What is required: From the entries below, retype only the lines from the one with "at 16600 um" through the one with "master / count", exactly as written.

(Collected data entries)
◆ ◆ ◆ ◆

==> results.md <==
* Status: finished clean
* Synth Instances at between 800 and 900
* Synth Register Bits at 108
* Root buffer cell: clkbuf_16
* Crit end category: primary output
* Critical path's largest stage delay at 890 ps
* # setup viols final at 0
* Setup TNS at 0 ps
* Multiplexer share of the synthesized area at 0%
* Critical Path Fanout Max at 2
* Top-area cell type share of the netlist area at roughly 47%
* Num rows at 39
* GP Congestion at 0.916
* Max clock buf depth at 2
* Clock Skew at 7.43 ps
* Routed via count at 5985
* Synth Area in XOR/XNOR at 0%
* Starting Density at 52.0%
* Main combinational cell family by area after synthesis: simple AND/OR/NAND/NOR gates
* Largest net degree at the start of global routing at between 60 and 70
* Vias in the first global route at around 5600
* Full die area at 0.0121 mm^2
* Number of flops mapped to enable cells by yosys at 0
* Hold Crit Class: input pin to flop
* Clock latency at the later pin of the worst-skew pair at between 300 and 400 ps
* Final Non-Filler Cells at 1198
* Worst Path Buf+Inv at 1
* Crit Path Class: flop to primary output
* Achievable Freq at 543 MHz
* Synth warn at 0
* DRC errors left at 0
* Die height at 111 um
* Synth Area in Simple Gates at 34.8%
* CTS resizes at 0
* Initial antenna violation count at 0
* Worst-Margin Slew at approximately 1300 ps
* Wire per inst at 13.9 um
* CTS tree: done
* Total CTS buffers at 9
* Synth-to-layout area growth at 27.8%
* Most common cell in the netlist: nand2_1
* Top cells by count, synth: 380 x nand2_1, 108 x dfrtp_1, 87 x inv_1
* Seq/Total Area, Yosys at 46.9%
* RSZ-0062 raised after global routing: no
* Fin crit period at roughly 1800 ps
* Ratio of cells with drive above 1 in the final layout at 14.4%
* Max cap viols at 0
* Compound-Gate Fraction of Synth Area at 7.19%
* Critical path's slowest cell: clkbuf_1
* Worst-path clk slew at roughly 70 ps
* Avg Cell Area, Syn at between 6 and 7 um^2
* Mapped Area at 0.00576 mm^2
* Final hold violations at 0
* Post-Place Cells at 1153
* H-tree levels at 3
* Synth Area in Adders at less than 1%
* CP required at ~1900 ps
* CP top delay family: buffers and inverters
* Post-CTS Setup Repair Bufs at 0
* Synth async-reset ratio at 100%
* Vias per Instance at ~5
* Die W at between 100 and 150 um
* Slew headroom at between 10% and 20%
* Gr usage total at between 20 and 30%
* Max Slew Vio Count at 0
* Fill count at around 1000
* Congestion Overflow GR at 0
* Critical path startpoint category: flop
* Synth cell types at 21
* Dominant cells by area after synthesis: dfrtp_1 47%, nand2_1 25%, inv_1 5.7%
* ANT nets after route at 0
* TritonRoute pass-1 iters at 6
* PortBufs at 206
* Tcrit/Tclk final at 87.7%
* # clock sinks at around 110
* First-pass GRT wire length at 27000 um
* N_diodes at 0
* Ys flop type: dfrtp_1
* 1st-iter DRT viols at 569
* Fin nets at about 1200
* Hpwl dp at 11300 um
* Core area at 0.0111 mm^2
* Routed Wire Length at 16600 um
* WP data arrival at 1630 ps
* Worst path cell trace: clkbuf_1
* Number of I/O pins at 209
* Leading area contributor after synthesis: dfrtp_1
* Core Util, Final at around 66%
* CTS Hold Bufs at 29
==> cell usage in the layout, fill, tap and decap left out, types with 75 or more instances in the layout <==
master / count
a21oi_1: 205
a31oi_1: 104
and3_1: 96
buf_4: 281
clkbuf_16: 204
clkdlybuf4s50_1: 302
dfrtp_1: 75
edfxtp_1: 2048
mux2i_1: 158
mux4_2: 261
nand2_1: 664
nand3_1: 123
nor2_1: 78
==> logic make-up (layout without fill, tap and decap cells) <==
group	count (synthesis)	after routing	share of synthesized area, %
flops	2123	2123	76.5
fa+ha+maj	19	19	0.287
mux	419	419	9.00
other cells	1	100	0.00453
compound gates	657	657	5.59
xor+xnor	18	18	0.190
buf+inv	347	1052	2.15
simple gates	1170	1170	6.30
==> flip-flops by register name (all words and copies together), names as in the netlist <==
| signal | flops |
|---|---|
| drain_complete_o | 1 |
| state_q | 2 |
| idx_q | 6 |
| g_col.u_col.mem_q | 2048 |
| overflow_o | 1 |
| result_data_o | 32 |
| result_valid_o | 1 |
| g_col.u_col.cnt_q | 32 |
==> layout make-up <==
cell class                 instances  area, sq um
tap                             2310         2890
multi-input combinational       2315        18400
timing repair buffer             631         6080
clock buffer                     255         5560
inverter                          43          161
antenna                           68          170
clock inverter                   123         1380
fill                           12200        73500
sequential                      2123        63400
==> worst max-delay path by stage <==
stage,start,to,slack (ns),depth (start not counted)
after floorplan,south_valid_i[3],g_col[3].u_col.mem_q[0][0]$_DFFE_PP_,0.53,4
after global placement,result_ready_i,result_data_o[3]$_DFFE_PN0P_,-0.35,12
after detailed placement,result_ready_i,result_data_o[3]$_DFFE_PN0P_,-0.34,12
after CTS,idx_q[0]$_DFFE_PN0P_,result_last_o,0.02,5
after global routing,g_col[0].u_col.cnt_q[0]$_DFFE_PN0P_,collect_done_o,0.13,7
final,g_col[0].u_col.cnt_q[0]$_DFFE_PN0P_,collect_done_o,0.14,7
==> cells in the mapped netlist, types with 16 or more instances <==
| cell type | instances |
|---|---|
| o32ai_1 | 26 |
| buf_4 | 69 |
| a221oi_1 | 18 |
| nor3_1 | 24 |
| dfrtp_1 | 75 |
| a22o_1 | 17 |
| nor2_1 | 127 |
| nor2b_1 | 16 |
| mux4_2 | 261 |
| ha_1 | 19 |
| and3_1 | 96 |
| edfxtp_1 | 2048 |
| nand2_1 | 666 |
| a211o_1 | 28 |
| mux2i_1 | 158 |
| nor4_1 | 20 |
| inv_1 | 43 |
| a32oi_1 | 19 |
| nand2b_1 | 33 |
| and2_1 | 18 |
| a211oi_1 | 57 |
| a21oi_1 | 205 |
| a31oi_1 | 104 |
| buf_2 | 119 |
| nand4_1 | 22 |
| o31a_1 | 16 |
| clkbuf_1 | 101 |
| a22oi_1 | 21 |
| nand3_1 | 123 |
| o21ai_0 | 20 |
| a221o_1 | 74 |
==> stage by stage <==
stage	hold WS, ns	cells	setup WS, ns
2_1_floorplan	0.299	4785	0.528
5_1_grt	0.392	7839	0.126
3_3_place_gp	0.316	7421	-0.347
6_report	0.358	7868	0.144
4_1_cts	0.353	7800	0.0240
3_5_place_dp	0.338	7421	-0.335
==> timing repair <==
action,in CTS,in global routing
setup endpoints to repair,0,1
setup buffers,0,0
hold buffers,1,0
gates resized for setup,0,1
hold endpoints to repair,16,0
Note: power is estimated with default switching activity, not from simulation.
**config.mk**
```make
export PLATFORM = sky130hd
export DESIGN_NAME = gmii_tx_framer
export DESIGN_NICKNAME = d
export VERILOG_FILES = /design/src/rtl/gmii_tx_framer.sv
export SDC_FILE = /design/constraint.sdc
export NUM_CORES = 1
export LEC_CHECK = 0
export ABC_CLOCK_PERIOD_IN_PS = 2840
export BUFFER_PORTS_ARGS = -buffer_cell sky130_fd_sc_hd__buf_2
export CAP_MARGIN = 20
export CORE_MARGIN = 10
export CORE_UTILIZATION = 60
export CTS_CLUSTER_DIAMETER = 40
export CTS_CLUSTER_SIZE = 25
export DETAILED_ROUTE_END_ITERATION = 12
export PLACE_DENSITY = 0.78
export RECOVER_POWER = 100
export REMOVE_ABC_BUFFERS = 1
export SLEW_MARGIN = 20
export SYNTH_ARGS = -nofsm -noshare
export SYNTH_HDL_FRONTEND = slang
export SYNTH_SLANG_ARGS = --single-unit
```
**constraint.sdc**
```tcl
create_clock -name gmii_tx_clk -period 2.84 [get_ports gmii_tx_clk]
set_clock_uncertainty 0.05 [all_clocks]
set_input_delay 0.142 -clock gmii_tx_clk [delete_from_list [all_inputs] [get_ports gmii_tx_clk]]
set_output_delay 0.142 -clock gmii_tx_clk [all_outputs]
set_load 0.05 [all_outputs]
```
File: src/rtl/button_debouncer_pkg.sv
// button_debouncer_pkg: shared FSM state encoding and board clock default for the input-conditioning blocks
package button_debouncer_pkg;
  localparam int unsigned CLK_HZ = 12_000_000;
  typedef enum logic [1:0] {
    ST_IDLE_LOW  = 2'd0,
    ST_WAIT_HIGH = 2'd1,
    ST_IDLE_HIGH = 2'd2,
    ST_WAIT_LOW  = 2'd3
  } state_t;
endpackage

File: src/rtl/button_debouncer_sync_2ff.sv
// sync_2ff: two-flop synchroniser; ports clock, reset (sync, active-high), d (async in), q (synchronised out)
module sync_2ff (
  input  logic clock,
  input  logic reset,
  input  logic d,
  output logic q
);
  logic s1;
  always_ff @(posedge clock) begin
    if (reset) begin
      s1 <= 1'b0;
      q  <= 1'b0;
    end else begin
      s1 <= d;
      q  <= s1;
    end
  end
endmodule
===== config.mk =====
export PLATFORM = sky130hd
export DESIGN_NAME = hart_lives_display
export DESIGN_NICKNAME = d
export VERILOG_FILES = /design/src/rtl/hart_pkg.sv /design/src/rtl/hart_bitmap.sv /design/src/rtl/hart_lives_display.sv
export SDC_FILE = /design/constraint.sdc
export NUM_CORES = 1
export LEC_CHECK = 0
export ABC_AREA = 1
export BUFFER_PORTS_ARGS = -buffer_cell sky130_fd_sc_hd__buf_2
export CAP_MARGIN = 15
export CELL_PAD_IN_SITES_DETAIL_PLACEMENT = 0
export CELL_PAD_IN_SITES_GLOBAL_PLACEMENT = 2
export CORE_ASPECT_RATIO = 1.25
export CORE_UTILIZATION = 22
export CTS_BUF_LIST = sky130_fd_sc_hd__clkbuf_8 sky130_fd_sc_hd__clkbuf_16
export CTS_CLUSTER_SIZE = 30
export DETAILED_ROUTE_END_ITERATION = 7
export GPL_TIMING_DRIVEN = 0
export PLACE_DENSITY_LB_ADDON = 0.1
export SYNTH_ARGS = -nofsm -noshare
export SYNTH_HDL_FRONTEND = slang
export SYNTH_SLANG_ARGS = --single-unit
export TNS_END_PERCENT = 10

===== constraint.sdc =====
create_clock -name clk -period 1.3 [get_ports clk]
set_input_delay 0.13 -clock clk [delete_from_list [all_inputs] [get_ports clk]]
set_output_delay 0.13 -clock clk [all_outputs]
set_load 0.05 [all_outputs]

===== src/rtl/hart_pkg.sv =====
// rtl/hart_pkg.sv - heart sprite geometry, colour, mask bitmap and lives FSM state type.
package hart_pkg;

    localparam int HART_W = 16;
    localparam int HART_H = 16;
    localparam logic [7:0] HART_COLOR = 8'hE0;

    // Row index is offsetY; bit 15 is the leftmost column (offsetX = 0).
    localparam logic [15:0] HART_MASK [16] = '{
        16'h0000, 16'h3838, 16'h7C7C, 16'hFEFE,
        16'hFFFE, 16'hFFFE, 16'h7FFC, 16'h3FF8,
        16'h1FF0, 16'h0FE0, 16'h07C0, 16'h0380,
        16'h0100, 16'h0000, 16'h0000, 16'h0000
    };

    typedef enum logic [1:0] {
        ST_IDLE  = 2'd0,
        ST_BLINK = 2'd1,
        ST_OVER  = 2'd2
    } hart_state_e;

endpackage
File: src/rtl/counter_pkg.sv
// Shared definitions for the modulo up/down counter slice.
//   DIR_UP / DIR_DOWN    : encodings of the Ud direction input
//   CNT_*_DEF            : default WIDTH / MOD / PRESCALE values
//   clamp_load(din, mod) : load value saturated to mod-1 when din >= mod
package counter_pkg;

  localparam logic DIR_UP   = 1'b1;
  localparam logic DIR_DOWN = 1'b0;

  localparam int unsigned CNT_WIDTH_DEF    = 4;
  localparam int unsigned CNT_MOD_DEF      = 16;
  localparam int unsigned CNT_PRESCALE_DEF = 10;

  function automatic logic [31:0] clamp_load(input logic [31:0] din, input logic [31:0] mod);
    return (din < mod) ? din : (mod - 32'd1);
  endfunction

endpackage

File: src/rtl/mod_updown_counter_if.sv
// Control/status bundle of mod_updown_counter.
//   En   : count enable            Ud   : direction (1 = up, 0 = down)
//   Ld   : synchronous load strobe din  : load value
//   cnt  : registered count        tc   : terminal count (combinational)
//   wrap : one-cycle pulse after a wrapping step
// master drives the controls (bench / parent), slave is the counter.
interface mod_updown_counter_if
  import counter_pkg::*;
#(
  parameter int unsigned WIDTH = CNT_WIDTH_DEF
);

  logic             En;
  logic             Ud;
  logic             Ld;
  logic [WIDTH-1:0] din;
  logic [WIDTH-1:0] cnt;
  logic             tc;
  logic             wrap;

  modport master (
    output En, Ud, Ld, din,
    input  cnt, tc, wrap
  );

  modport slave (
    input  En, Ud, Ld, din,
    output cnt, tc, wrap
  );

endinterface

◆ ◆ ◆ ◆

Output for this exercise:
* Routed Wire Length at 16600 um
* WP data arrival at 1630 ps
* Worst path cell trace: clkbuf_1
* Number of I/O pins at 209
* Leading area contributor after synthesis: dfrtp_1
* Core Util, Final at around 66%
* CTS Hold Bufs at 29
==> cell usage in the layout, fill, tap and decap left out, types with 75 or more instances in the layout <==
master / count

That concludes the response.